Professor of nutrition at Glasgow University, Mike Lean, said: “She discovered how to make huge amounts of money from ordinary people by selling underwear, which presumably actually had a function.
“Her diet pills do absolutely nothing.”
He added: “There is a huge objection to playing games with people’s health. Obesity is a very serious disease. It causes multiple disabilities through arthritis, and depression, and speeds up aging processes, leading to diabetes, heart disease, cancers and dementia
“Selling quack weight-loss pills to vulnerable people, who actually need proper evidence-based help from medical services, is out of order.”
The Trimsecrets weight loss plan was yesterday revealed to be among the British Dietetic Association’s “worst diets of the year”.
Other contenders included a kale and chewing gum diet, one that involves drinking coffee with melted butter, and “Super Elixir” pills which costs £96 per month.
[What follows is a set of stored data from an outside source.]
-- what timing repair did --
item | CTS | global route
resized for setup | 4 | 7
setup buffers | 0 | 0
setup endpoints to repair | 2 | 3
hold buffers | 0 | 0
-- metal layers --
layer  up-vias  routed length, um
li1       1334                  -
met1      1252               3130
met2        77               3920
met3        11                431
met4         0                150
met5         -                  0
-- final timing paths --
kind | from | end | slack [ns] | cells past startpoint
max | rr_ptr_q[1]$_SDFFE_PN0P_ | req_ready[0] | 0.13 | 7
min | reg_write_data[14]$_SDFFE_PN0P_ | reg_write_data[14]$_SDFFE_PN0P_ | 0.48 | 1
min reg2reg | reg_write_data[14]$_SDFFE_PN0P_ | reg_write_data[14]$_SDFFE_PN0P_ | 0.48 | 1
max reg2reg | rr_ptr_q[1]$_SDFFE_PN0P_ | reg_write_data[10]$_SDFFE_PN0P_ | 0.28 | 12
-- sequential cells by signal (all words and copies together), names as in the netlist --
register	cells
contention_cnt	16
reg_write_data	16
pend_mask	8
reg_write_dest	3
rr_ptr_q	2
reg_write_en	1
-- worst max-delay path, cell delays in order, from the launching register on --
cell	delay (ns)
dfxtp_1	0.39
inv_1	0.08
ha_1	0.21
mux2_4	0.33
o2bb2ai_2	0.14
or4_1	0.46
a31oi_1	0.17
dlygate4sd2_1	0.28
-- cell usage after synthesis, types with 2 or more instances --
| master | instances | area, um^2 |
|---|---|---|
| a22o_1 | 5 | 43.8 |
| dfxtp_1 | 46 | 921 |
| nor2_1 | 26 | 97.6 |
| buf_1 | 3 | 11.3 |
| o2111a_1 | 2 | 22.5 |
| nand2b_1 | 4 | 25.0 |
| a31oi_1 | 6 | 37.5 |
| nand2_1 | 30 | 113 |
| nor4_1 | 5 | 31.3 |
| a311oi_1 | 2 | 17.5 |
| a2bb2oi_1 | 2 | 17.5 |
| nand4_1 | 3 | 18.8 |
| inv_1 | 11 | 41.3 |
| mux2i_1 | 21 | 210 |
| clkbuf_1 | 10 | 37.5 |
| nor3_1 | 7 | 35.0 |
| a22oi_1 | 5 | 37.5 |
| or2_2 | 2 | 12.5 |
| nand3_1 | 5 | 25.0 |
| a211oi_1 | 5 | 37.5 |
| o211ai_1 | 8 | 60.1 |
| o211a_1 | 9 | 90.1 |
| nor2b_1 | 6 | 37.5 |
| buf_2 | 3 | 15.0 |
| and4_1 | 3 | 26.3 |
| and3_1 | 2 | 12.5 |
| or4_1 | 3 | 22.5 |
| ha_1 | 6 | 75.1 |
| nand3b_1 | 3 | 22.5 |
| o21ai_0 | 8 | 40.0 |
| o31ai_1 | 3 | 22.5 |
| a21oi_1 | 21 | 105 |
===== src/rtl/fetch_unit.sv =====
// Instruction-fetch stage: owns the PC, fetches over a req/gnt/rvalid handshake,
// holds the instruction for decode and advances the PC on retire.
module fetch_unit #(
    parameter logic [31:0] RESET_PC = 32'h0000_0000
) (
    input  logic               clk,
    input  logic               rstn,
    output logic               imem_req,
    output logic [31:0]        imem_addr,
    input  logic               imem_gnt,
    input  logic               imem_rvalid,
    input  logic [31:0]        imem_rdata,
    output logic               inst_valid,
    output logic [31:0]        inst,
    output logic [31:0]        pc,
    input  logic               retire,
    input  logic [2:0]         npc_op,
    input  logic signed [31:0] imm,
    input  logic [31:0]        alu_result,
    output logic [31:0]        instret,
    output logic               fetch_fault
);

    typedef enum logic [1:0] {
        S_REQ   = 2'd0,
        S_WAIT  = 2'd1,
        S_VALID = 2'd2,
        S_HALT  = 2'd3
    } state_e;

    localparam logic [2:0] OP_PLUS4  = 3'b000;
    localparam logic [2:0] OP_BRANCH = 3'b001;
    localparam logic [2:0] OP_JUMP   = 3'b010;
    localparam logic [2:0] OP_JALR   = 3'b100;

    state_e      state_q, state_d;
    logic [31:0] pc_q, pc_d;
    logic [31:0] inst_q, inst_d;
    logic [31:0] instret_q, instret_d;
    logic        fault_q, fault_d;
    logic [31:0] next_pc;

    // Unknown opcodes fall through to sequential flow.
    always_comb begin
        next_pc = pc_q + 32'd4;
        case (npc_op)
            OP_PLUS4:  next_pc = pc_q + 32'd4;
            OP_BRANCH: next_pc = pc_q + $unsigned(imm);
            OP_JUMP:   next_pc = pc_q + $unsigned(imm);
            OP_JALR:   next_pc = alu_result & ~32'h1;
            default:   next_pc = pc_q + 32'd4;
        endcase
    end

    always_comb begin
        state_d   = state_q;
        pc_d      = pc_q;
        inst_d    = inst_q;
        instret_d = instret_q;
        fault_d   = fault_q;
        case (state_q)
            S_REQ: begin
                if (imem_gnt) begin
                    if (imem_rvalid) begin
                        inst_d  = imem_rdata;
                        state_d = S_VALID;
                    end else begin
                        state_d = S_WAIT;
                    end
                end
            end
            S_WAIT: begin
                if (imem_rvalid) begin
                    inst_d  = imem_rdata;
                    state_d = S_VALID;
                end
            end
            S_VALID: begin
                if (retire) begin
                    pc_d      = next_pc;
                    instret_d = instret_q + 32'd1;
                    // A misaligned target still retires, then parks the stage.
                    if (next_pc[1:0] != 2'b00) begin
                        fault_d = 1'b1;
                        state_d = S_HALT;
                    end else begin
                        state_d = S_REQ;
                    end
                end
            end
            S_HALT: begin
                state_d = S_HALT;
            end
            default: begin
                state_d = S_REQ;
            end
        endcase
    end

    always_ff @(posedge clk or negedge rstn) begin
        if (!rstn) begin
            state_q   <= S_REQ;
            pc_q      <= RESET_PC;
            inst_q    <= 32'd0;
            instret_q <= 32'd0;
            fault_q   <= 1'b0;
        end else begin
            state_q   <= state_d;
            pc_q      <= pc_d;
            inst_q    <= inst_d;
            instret_q <= instret_d;
            fault_q   <= fault_d;
        end
    end

    // Request is gated by reset so nothing is issued while rstn is held low.
    assign imem_req    = rstn && (state_q == S_REQ);
    assign imem_addr   = pc_q;
    assign inst_valid  = (state_q == S_VALID);
    assign inst        = inst_q;
    assign pc          = pc_q;
    assign instret     = instret_q;
    assign fetch_fault = fault_q;

endmodule


===== config.mk =====
export PLATFORM = sky130hd
export DESIGN_NAME = fetch_unit
export DESIGN_NICKNAME = d
export VERILOG_FILES = /design/src/rtl/fetch_unit.sv
export SDC_FILE = /design/constraint.sdc
export NUM_CORES = 1
export LEC_CHECK = 0
export ABC_AREA = 0
export BUFFER_PORTS_ARGS = -buffer_cell sky130_fd_sc_hd__clkbuf_2
export CORE_UTILIZATION = 51
export DETAILED_ROUTE_END_ITERATION = 16
export PLACE_DENSITY = 0.79
export SETUP_SLACK_MARGIN = 0.5
export SLEW_MARGIN = 10
export SYNTH_ARGS = -nofsm -noshare
export SYNTH_HDL_FRONTEND = slang
export SYNTH_SLANG_ARGS = --single-unit

===== constraint.sdc =====
create_clock -name clk -period 3.4 [get_ports clk]
set_clock_uncertainty 0.2 [all_clocks]
set_input_delay 0.34 -clock clk [delete_from_list [all_inputs] [get_ports clk]]
set_output_delay 0.34 -clock clk [all_outputs]
set_load 0.02 [all_outputs]

==> metrics.txt, run 1 <==
relative slew slack 42.9%; area of the mapped netlist between 6000 and 7000 sq um; n_diodes 0; Finished Layout Cells roughly 1100; EDFF count, synth 0; CTS tree yes; GP Congestion ~0.95; Worst path slowest cell a221oi_2; Num CTS Buffers 9; kind of critical path reg -> reg; Net Sw Power 3.54 mW; vias in the first global route about 6000; final setup margin a little under 500 ps; global-route wire length before repair ~32 mm; maximum clock frequency roughly 340 MHz; CP Max Fanout 5; Nets 1107; # port buffers roughly 230; area grow syn2layout 26.9%; post-synthesis async set-or-reset flop share 100%; Post-DP HPWL 15.1 mm; Syn. warnings 0; Iteration-0 DRC Markers 622; slew at the pin closest to its max-slew limit between 800 and 900 ps; Net Sw Frac a little under half; die span in y between 100 and 150 microns; Mapped Cells 754; combinational power share between 50% and 60%; Mean Syn Cell Area roughly 9 sq um; WP buf/inv 0; die area between 10000 and 15000 sq um; Worst Setup Start Kind flop; filler cell count about 1000; critical path required time 3420 ps; Final Hold Viols 0; Design Area, Final ~8600 sq um; initial antenna violation count 1; period utilization between 80% and 90%; Hold Crit Class in -> reg; Post-Place Worst Slack around 320 ps; initial core utilization 53.1%; post-route ant nets 0; first-pass iteration count of the detailed router 5; Total GRT Usage between 20 and 30%; overall power ~7.4 mW; WP data arrival between 2000 and 3000 ps; outcome finished clean; H-Tree Depth 3; Reg power frac roughly 28%; Die Wd about 120 microns; vias per std cell around 5.9; RSZ-0062 raised after global routing true; Clock Sinks 99; Inst Count DP around 1100; drt total wl 20.9 mm; Leakage approximately 4.1 nW; Int Pwr 3.84 mW; Clock Power Share between 10% and 20%; WL/cell between 15 and 20 microns; DRC errors left 0; most frequent cells in the layout clkbuf_2 (232), dfrtp_1 (90), nand2_1 (74); Clock Tree Buf Depth 2; ratio of cells with drive above 1 in the final layout a little under two fifths; worst skew pair latency between 300 and 400 ps; io pins between 200 and 250; core region area about 13000 sq um; num rows 41; crit end category flop; crit-path cells ha_4 > fa_2 > a21o_1 > a22oi_2 > a221oi_4 > nand3_1 > o211ai_1 > a221oi_2 > xor2_1 > o221ai_1; clk slew on worst S/H paths approximately 80 ps; syn nets just under 900; grt ovf 0; Multi-input gate area 4130 sq um; worst vdd ir ~0.44 mV; Synth Flop Type dfrtp_1; max cap viols 0; PD cells 858 nW/um^2; most common cell after layout, fill and taps aside clkbuf_2; Seq/Total Area, Yosys between 30% and 40%; clock root buffer clkbuf_16; Sum Neg Setup Slack 0 ps; crit-path max cell delay between 400 and 500 ps; # setup viols final 0; crit path time final 2910 ps; Slew Viols, Final 0; synth unique cells 65; Post-Place Cell Area a little under 8000 sq um; largest net degree at the start of global routing 68; Seq cells post-synth around 100; routed via count about 6800; delay-heaviest family, CP compound AO/OA/AOI/OAI gates; storage element area 2490 sq um
-- flip-flops by register name, indices dropped and copies added, names as in the netlist --
signal,cells
imem_addr,32
inst,32
instret,32
state_q,2
fetch_fault,1
-- final cells by class --
cell class / instances / share of cell area, %
repair buffers: 270 / 16.8
inverters: 9 / 0.393
well taps: 172 / 2.50
clock buffers: 9 / 2.62
clock inverters: 7 / 0.727
multi-input cells: 580 / 48.0
flip-flops and latches: 99 / 28.9
-- cells in the mapped netlist (all sizes together) (8+ instances only) --
| cell type | instances | share of area (%) |
|---|---|---|
| a21o | 15 | 1.7 |
| a21oi | 44 | 3.3 |
| a221oi | 16 | 2.3 |
| a31oi | 10 | 1.0 |
| and3 | 18 | 1.7 |
| buf | 36 | 3.8 |
| clkbuf | 30 | 1.7 |
| dfrtp | 99 | 37 |
| ha | 33 | 6.1 |
| inv | 9 | 0.50 |
| mux2 | 32 | 5.3 |
| nand2 | 74 | 4.1 |
| nand3 | 35 | 2.6 |
| nand4 | 15 | 1.4 |
| nor2 | 58 | 3.2 |
| nor2b | 9 | 0.83 |
| nor3 | 19 | 1.4 |
| o21ai | 49 | 3.6 |
| o221ai | 8 | 1.1 |
| xnor2 | 45 | 5.8 |
| xor2 | 24 | 3.1 |
-- power groups by stage --
stage	clock [mW]	sequential, mW	combinational (mW)
2_1_floorplan	0	2.45	2.44
3_3_place_gp	0	2.03	3.87
3_5_place_dp	0	2.06	3.92
4_1_cts	1.03	2.03	4.04
5_1_grt	1.07	2.11	4.62
6_report	1.02	2.05	4.32
-- final timing paths --
path	slack (ps)	start	cells past startpoint	endpoint
max	490	imem_addr[0]	10	imem_addr[24]
min	10	imem_rdata[15]	2	inst[15]
max reg2reg	490	imem_addr[0]	10	imem_addr[24]
min reg2reg	260	fetch_fault	1	fetch_fault
max in group asynchronous	1450	rstn	3	imem_addr[1]
min in group asynchronous	280	rstn	2	imem_addr[7]
-- routing by layer --
metal	share of wire [%]	GRT usage [%]
met1	42	39.6
met2	48	47.7
met3	7.5	3.16
met4	2.7	11.6
met5	0.043	0
-- logic make-up (layout without fill, tap and decap cells) --
logic type	after synthesis	count (layout)	share of synthesized area, %
AO/OA/AOI/OAI	188	188	18.4
XOR/XNOR	69	69	8.91
adder cells (fa/ha/maj)	34	34	6.39
buffers and inverters	75	295	6.00
flip-flops	99	99	36.5
multiplexers	33	33	5.46
AND/OR/NAND/NOR	256	256	18.3
-- stage by stage --
stage          hold WS, ps  util [%]
3_3_place_gp           125      62.3
3_5_place_dp           128      62.3
5_1_grt               16.3      67.4
4_1_cts               4.71      65.4
6_report              12.1      67.4
2_1_floorplan         -156         -
-- repair_timing --
item,4_1_cts,5_1_grt
endpoints found under the hold margin,32,0
endpoints found under the setup margin,10,13
pin swaps,1,15
gates resized for setup,12,37
hold buffers,1,0
buffers inserted,5,11
Note: power is estimated with default switching activity, not from simulation.
==> inputs of run 2 (changes only) <==
--- a/config.mk
+++ b/config.mk
@@ -7,6 +7,7 @@
 export LEC_CHECK = 0
 export ABC_AREA = 0
 export BUFFER_PORTS_ARGS = -buffer_cell sky130_fd_sc_hd__clkbuf_2
+export CORE_ASPECT_RATIO = 0.75
 export CORE_UTILIZATION = 51
 export DETAILED_ROUTE_END_ITERATION = 16
 export PLACE_DENSITY = 0.79
==> run 2 against run 1 <==
Net effect:
- sequential share of layout area decreased by 0.12 points
- die area about the same
- flip-flop and latch count unchanged
- clock power about the same
- core utilization decreased by 0.78 points
- global-route usage decreased by 0.93 points
- setup slack improved by 41 ps
- non-clock buffer count decreased by 1
- critical path depth decreased by 2
- first-iteration DRC count decreased by 1.8%
- critical endpoint is now imem_addr[31]
- largest cell class unchanged
==> metrics.txt, run 2 (synthesis results as in run 1) <==
register-to-register setup slack 530 ps (+40 ps); DRC errors left 0 (unchanged); hold path cells 2 (unchanged); Iteration-0 DRC Markers 611 (-1.8%); Design Area, Final 8640 sq um (+0.38%); GP Congestion 0.943 (-0.25%); Num CTS Buffers 9 (unchanged); clk slew on worst S/H paths 80 ps (about the same); first-pass iteration count of the detailed router 5 (unchanged); worst r2r path cells 8 (-2); Post-DP HPWL 14.4 mm (-4.5%); Post-Place Worst Slack 302 ps (-18.0 ps); crit end category flop; Leakage 4.09 nW (+0.41%); WP data arrival 2940 ps (+20 ps); worst skew pair latency 350 ps (about the same); Clock Sinks 99 (unchanged); vias in the first global route 5982 (-2.6%); Sum Neg Setup Slack 0 ps (unchanged); clock root buffer clkbuf_16; ratio of cells with drive above 1 in the final layout 37.2% (-0.27 points); die span in y 102 microns (-13%); max cap viols 0 (unchanged); Nets 1106 (-0.090%); WHS Endpoint inst[0]; crit path time final 2870 ps (-40.8 ps); Final Hold Viols 0 (unchanged); relative slew slack 41.1% (-1.8 points); Die Wd 135 microns (+15%); io pins 235 (unchanged); maximum clock frequency 349 MHz (+1.4%); worst vdd ir 0.490 mV (+11%); Inst Count DP 1112 (-0.090%); RR Endpoint imem_addr[31]; most frequent cells in the layout clkbuf_2 (232), dfrtp_1 (91), nand2_1 (74); num rows 36 (-12%); # port buffers 233 (unchanged); Finished Layout Cells 1144 (-0.17%); area grow syn2layout 27.4%; die area 13800 sq um (about the same); Clock Power Share 13.9% (about the same); Reg power frac 27.6% (-0.2 points); H-Tree Depth 3 (unchanged); Total GRT Usage 28.3% (-0.93 points); Int Pwr 3.86 mW (+0.49%); period utilization 84.3% (-1.2 points); kind of critical path reg -> reg; post-route ant nets 0 (unchanged); CP Max Fanout 7 (+2); initial antenna violation count 0 (-1); vias per std cell 5.90 (-0.58%); Post-Place Cell Area 7970 sq um (+0.14%); critical path required time 3470 ps (+50 ps); global-route wire length before repair 30.5 mm (-4.4%); RSZ-0062 raised after global routing true; Slew Viols, Final 0 (unchanged); Worst Setup Start Kind flop; Net Sw Frac 47.7% (-0.22 points); n_diodes 0 (unchanged); CTS tree yes; most common cell after layout, fill and taps aside clkbuf_2; Hold Crit Class in -> reg; initial core utilization 52.3% (-0.81 points); core region area 13000 sq um (+1.6%); routed via count 6751 (-0.75%); PD cells 855 nW/um^2 (-0.30%); Worst R2R Start imem_addr[12]; hold path start imem_rdata[0]; drt total wl 20.1 mm (-4.0%); combinational power share 58.5% (about the same); outcome finished clean; slew at the pin closest to its max-slew limit 883 ps (+26.5 ps); final setup margin 534 ps (+40.8 ps); WL/cell 17.5 microns (-3.8%); largest net degree at the start of global routing 71 (+4.4%); Net Sw Power 3.53 mW (-0.38%); grt ovf 0 (unchanged); Clock Tree Buf Depth 2 (unchanged); # setup viols final 0 (unchanged)
## run 2: how the worst max path moves through the flow
stage,startpoint,to,slack [ps],cells after the start
after floorplan,imem_addr[0],imem_addr[18],550,10
after detailed placement,imem_addr[15],imem_addr[29],300,9
final,imem_addr[12],imem_addr[31],530,8
after CTS,imem_addr[0],imem_addr[18],490,10
after global placement,imem_addr[1],imem_addr[29],320,9
after global routing,imem_addr[12],imem_addr[31],410,8
## run 2: critical path, stage by stage, from the launching register on
cell and delay [ps]:
dfrtp_1 400, ha_2 370, a21oi_4 180, o21ai_0 160, a221o_1 350, a221o_2 460
a21o_1 210, o311a_1 310, o221ai_2 150
## run 2: timing repair
item / in CTS / in global routing
setup endpoints to repair: 10 / 12
gates resized for setup: 21 / 29
hold buffers: 1 / 0
pin swaps: 3 / 19
setup buffers: 7 / 8
endpoints found under the hold margin: 29 / 0
## run 2: cell type report
cell class                 instances  area [sq um]
clock buffer                       9           225
clock inverter                     7          70.1
fill                            1067          4330
inverter                           9          33.8
multi-input combinational        580          4150
sequential                        99          2490
tap                              171           214
timing repair buffer             269          1450
## run 2: metrics by stage
step	util (%)	hold slack [ps]	total power, mW
after floorplan	-	-156	4.89
after global placement	61.4	102	5.86
final	66.6	17.3	7.39
after CTS	64.9	10.8	7.14
after detailed placement	61.4	105	5.94
after global routing	66.6	5.76	7.88
## run 2: power by group through the flow
stage          clock network (mW)  logic, mW  registers, mW
6_report                     1.03       4.32           2.04
3_3_place_gp                    0       3.85           2.02
5_1_grt                      1.09       4.67           2.11
4_1_cts                      1.04       4.09           2.01
3_5_place_dp                    0       3.90           2.04
2_1_floorplan                   0       2.44           2.45
## run 2: per-layer routing
layer | vias to the layer above | track usage (%) | part of all wire, %
met5 | - | 0 | 0
met4 | 0 | 6.74 | 1.3
met3 | 25 | 6.30 | 7.8
met2 | 312 | 43.2 | 46
met1 | 3258 | 40.7 | 45
li1 | 3156 | - | -
`src/rtl/uart_rx_fifo.sv`:
```
// UART 8N1 receiver with 16x oversampling feeding a show-ahead receive FIFO.
// Good bytes are pushed; bad stop bits and full-FIFO drops raise one-cycle error pulses.
`timescale 1ns/1ps
module uart_rx_fifo #(
  parameter int unsigned DEPTH      = 16,
  parameter int unsigned OVERSAMPLE = 16
) (
  input  logic                     clk,
  input  logic                     reset_n,
  input  logic                     baud_tick_16x,
  input  logic                     rx,
  input  logic                     rx_read,
  output logic [7:0]               rx_data_out,
  output logic                     rx_empty,
  output logic                     rx_full,
  output logic [$clog2(DEPTH):0]   rx_count,
  output logic                     rx_busy,
  output logic                     frame_err,
  output logic                     overrun_err
);

  localparam int unsigned AW   = $clog2(DEPTH);
  localparam int unsigned CNTW = AW + 1;
  localparam int unsigned CW   = $clog2(OVERSAMPLE);

  typedef enum logic [2:0] {
    S_IDLE  = 3'd0,
    S_START = 3'd1,
    S_DATA  = 3'd2,
    S_STOP  = 3'd3,
    S_BREAK = 3'd4
  } state_t;

  state_t          state_q, state_d;
  logic            rx_meta, rx_s;
  logic [CW-1:0]   cnt_q;
  logic [2:0]      bit_q;
  logic [7:0]      shift_q;
  logic            push_req, frame_req;

  logic            half_c, full_c;
  logic            cnt_clr_c, cnt_inc_c, shift_en_c, bit_clr_c, bit_inc_c;
  logic            push_set_c, frame_set_c;

  logic [7:0]      mem [DEPTH];
  logic [AW-1:0]   wr_ptr, rd_ptr, rd_next_c;
  logic            do_pop_c, do_push_c;
  logic [CNTW-1:0] cnt_next_c, remain_c;
  logic [7:0]      head_next_c;

  // Two-flop synchronizer; idles high so reset never looks like a start bit.
  always_ff @(posedge clk or negedge reset_n) begin
    if (!reset_n) begin
      rx_meta <= 1'b1;
      rx_s    <= 1'b1;
    end else begin
      rx_meta <= rx;
      rx_s    <= rx_meta;
    end
  end

  assign half_c = (cnt_q == CW'(OVERSAMPLE / 2 - 1));
  assign full_c = (cnt_q == CW'(OVERSAMPLE - 1));

  always_ff @(posedge clk or negedge reset_n) begin
    if (!reset_n) state_q <= S_IDLE;
    else          state_q <= state_d;
  end

  always_comb begin
    state_d = state_q;
    if (baud_tick_16x) begin
      case (state_q)
        S_IDLE:  if (!rx_s) state_d = S_START;
        S_START: if (half_c) state_d = rx_s ? S_IDLE : S_DATA;
        S_DATA:  if (full_c && (bit_q == 3'd7)) state_d = S_STOP;
        S_STOP:  if (full_c) state_d = rx_s ? S_IDLE : S_BREAK;
        S_BREAK: if (rx_s) state_d = S_IDLE;
        default: state_d = S_IDLE;
      endcase
    end
  end

  // Datapath strobes; all sampling happens on the tick that completes a count.
  always_comb begin
    cnt_clr_c   = 1'b0;
    cnt_inc_c   = 1'b0;
    shift_en_c  = 1'b0;
    bit_clr_c   = 1'b0;
    bit_inc_c   = 1'b0;
    push_set_c  = 1'b0;
    frame_set_c = 1'b0;
    if (baud_tick_16x) begin
      case (state_q)
        S_START: begin
          if (half_c) begin
            cnt_clr_c = 1'b1;
            bit_clr_c = 1'b1;
          end else cnt_inc_c = 1'b1;
        end
        S_DATA: begin
          if (full_c) begin
            cnt_clr_c  = 1'b1;
            shift_en_c = 1'b1;
            bit_inc_c  = 1'b1;
          end else cnt_inc_c = 1'b1;
        end
        S_STOP: begin
          if (full_c) begin
            cnt_clr_c   = 1'b1;
            push_set_c  = rx_s;
            frame_set_c = !rx_s;
          end else cnt_inc_c = 1'b1;
        end
        default: cnt_clr_c = 1'b1;
      endcase
    end
  end

  always_ff @(posedge clk or negedge reset_n) begin
    if (!reset_n) begin
      cnt_q     <= '0;
      bit_q     <= '0;
      shift_q   <= '0;
      push_req  <= 1'b0;
      frame_req <= 1'b0;
    end else begin
      if (cnt_clr_c)      cnt_q <= '0;
      else if (cnt_inc_c) cnt_q <= cnt_q + CW'(1);
      if (bit_clr_c)      bit_q <= '0;
      else if (bit_inc_c) bit_q <= bit_q + 3'd1;
      if (shift_en_c)     shift_q <= {rx_s, shift_q[7:1]};
      push_req  <= push_set_c;
      frame_req <= frame_set_c;
    end
  end

  // FIFO: a pop in the push cycle frees the slot even when full.
  always_comb begin
    do_pop_c    = rx_read && !rx_empty;
    do_push_c   = push_req && (!rx_full || do_pop_c);
    cnt_next_c  = rx_count + CNTW'(do_push_c) - CNTW'(do_pop_c);
    remain_c    = rx_count - CNTW'(do_pop_c);
    rd_next_c   = rd_ptr + AW'(do_pop_c);
    head_next_c = rx_data_out;
    if (remain_c != '0) head_next_c = mem[rd_next_c];
    else if (do_push_c) head_next_c = shift_q;
  end

  always_ff @(posedge clk) begin
    if (do_push_c) mem[wr_ptr] <= shift_q;
  end

  always_ff @(posedge clk or negedge reset_n) begin
    if (!reset_n) begin
      wr_ptr      <= '0;
      rd_ptr      <= '0;
      rx_count    <= '0;
      rx_empty    <= 1'b1;
      rx_full     <= 1'b0;
      rx_data_out <= '0;
      rx_busy     <= 1'b0;
      frame_err   <= 1'b0;
      overrun_err <= 1'b0;
    end else begin
      if (do_push_c) wr_ptr <= wr_ptr + AW'(1);
      rd_ptr      <= rd_next_c;
      rx_count    <= cnt_next_c;
      rx_empty    <= (cnt_next_c == '0);
      rx_full     <= (cnt_next_c == CNTW'(DEPTH));
      rx_data_out <= head_next_c;
      rx_busy     <= (state_d != S_IDLE);
      frame_err   <= frame_req;
      overrun_err <= push_req && !do_push_c;
    end
  end

endmodule

```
A spokesman for Baroness Mone said: “She uses the pills every day and she swears by them. They’re completely herbal.”
A spokesman for TrimSecrets said: “During a public Twitter trial in 2013, participants lost over 30 stone between them over a three month period using the pills and following the slimming plan.
“We urge you to investigate this and speak to our repeat customers on why they follow our plan.”
TrimSecrets is not, and has never claimed to be, a ‘diet pill’.”